Program Overview
The Mount Sinai General Preventive Medicine Residency Training Program is a two-year combined academic/practicum experience that allows the resident trainee to apply academic knowledge in real-world preventive medicine and public health contexts. Successful completion of the program includes awarding of a Master in Public Health through Icahn School of Medicine of New York University. The residency program is fully accredited by the Accreditation Council for Graduate Medical Education.
The academic portion of the curriculum occupies 50 percent of the residents' time throughout the program. The course work is offered in the core areas of Behavioral Sciences; Environmental and Occupational Medicine; Epidemiology and Biostatistics; Medical Care Organization; and Public Health and Prevention. Progress in the academic phase is monitored by periodic examinations, oral presentations or written papers. In those courses where oral or written presentations are made, the content of these presentations typically derives from the resident's practicum experiences.
When not engaged academically, the resident is involved in practicum activities. These are arranged by consultation with the Program Director in accordance with the resident's learning needs and areas of interest.

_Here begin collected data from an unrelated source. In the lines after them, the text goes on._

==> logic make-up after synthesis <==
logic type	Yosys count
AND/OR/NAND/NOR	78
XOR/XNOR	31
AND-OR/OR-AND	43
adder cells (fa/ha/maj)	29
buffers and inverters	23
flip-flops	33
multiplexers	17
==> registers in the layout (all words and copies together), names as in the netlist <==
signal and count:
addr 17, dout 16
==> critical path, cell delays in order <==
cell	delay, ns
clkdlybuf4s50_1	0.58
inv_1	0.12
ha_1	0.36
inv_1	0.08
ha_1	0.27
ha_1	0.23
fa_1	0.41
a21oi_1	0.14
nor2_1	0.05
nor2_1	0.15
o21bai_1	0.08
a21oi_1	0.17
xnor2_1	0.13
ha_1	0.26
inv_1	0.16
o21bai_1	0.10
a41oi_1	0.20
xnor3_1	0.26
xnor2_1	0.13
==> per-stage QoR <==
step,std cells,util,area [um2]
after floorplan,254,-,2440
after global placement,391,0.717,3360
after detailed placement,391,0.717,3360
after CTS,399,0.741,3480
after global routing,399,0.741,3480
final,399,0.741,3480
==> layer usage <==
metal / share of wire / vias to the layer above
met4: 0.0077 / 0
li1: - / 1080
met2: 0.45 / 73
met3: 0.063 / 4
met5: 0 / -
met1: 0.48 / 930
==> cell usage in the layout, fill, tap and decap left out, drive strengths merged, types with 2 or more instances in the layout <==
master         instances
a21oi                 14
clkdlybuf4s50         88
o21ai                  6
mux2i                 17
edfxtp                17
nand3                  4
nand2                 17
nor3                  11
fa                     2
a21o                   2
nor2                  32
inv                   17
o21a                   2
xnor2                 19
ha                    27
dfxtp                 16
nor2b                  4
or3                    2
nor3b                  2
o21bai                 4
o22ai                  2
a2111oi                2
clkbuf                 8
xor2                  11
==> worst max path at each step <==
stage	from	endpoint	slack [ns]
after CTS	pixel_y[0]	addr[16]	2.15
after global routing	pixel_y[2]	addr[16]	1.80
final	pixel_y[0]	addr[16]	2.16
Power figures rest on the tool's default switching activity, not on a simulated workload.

A key element integrating the practicum and academic portions of the training is the Master's thesis. The thesis topics are questions motivated by the experience gained in the practicum activities, and the research reported in the thesis is usually carried out in the same practicum site that led to the posing of the question. As such, the completion of the thesis represents not merely evidence of academic mastery, but also a concrete contribution to solving the problems of a particular setting or population in which the resident has been operating.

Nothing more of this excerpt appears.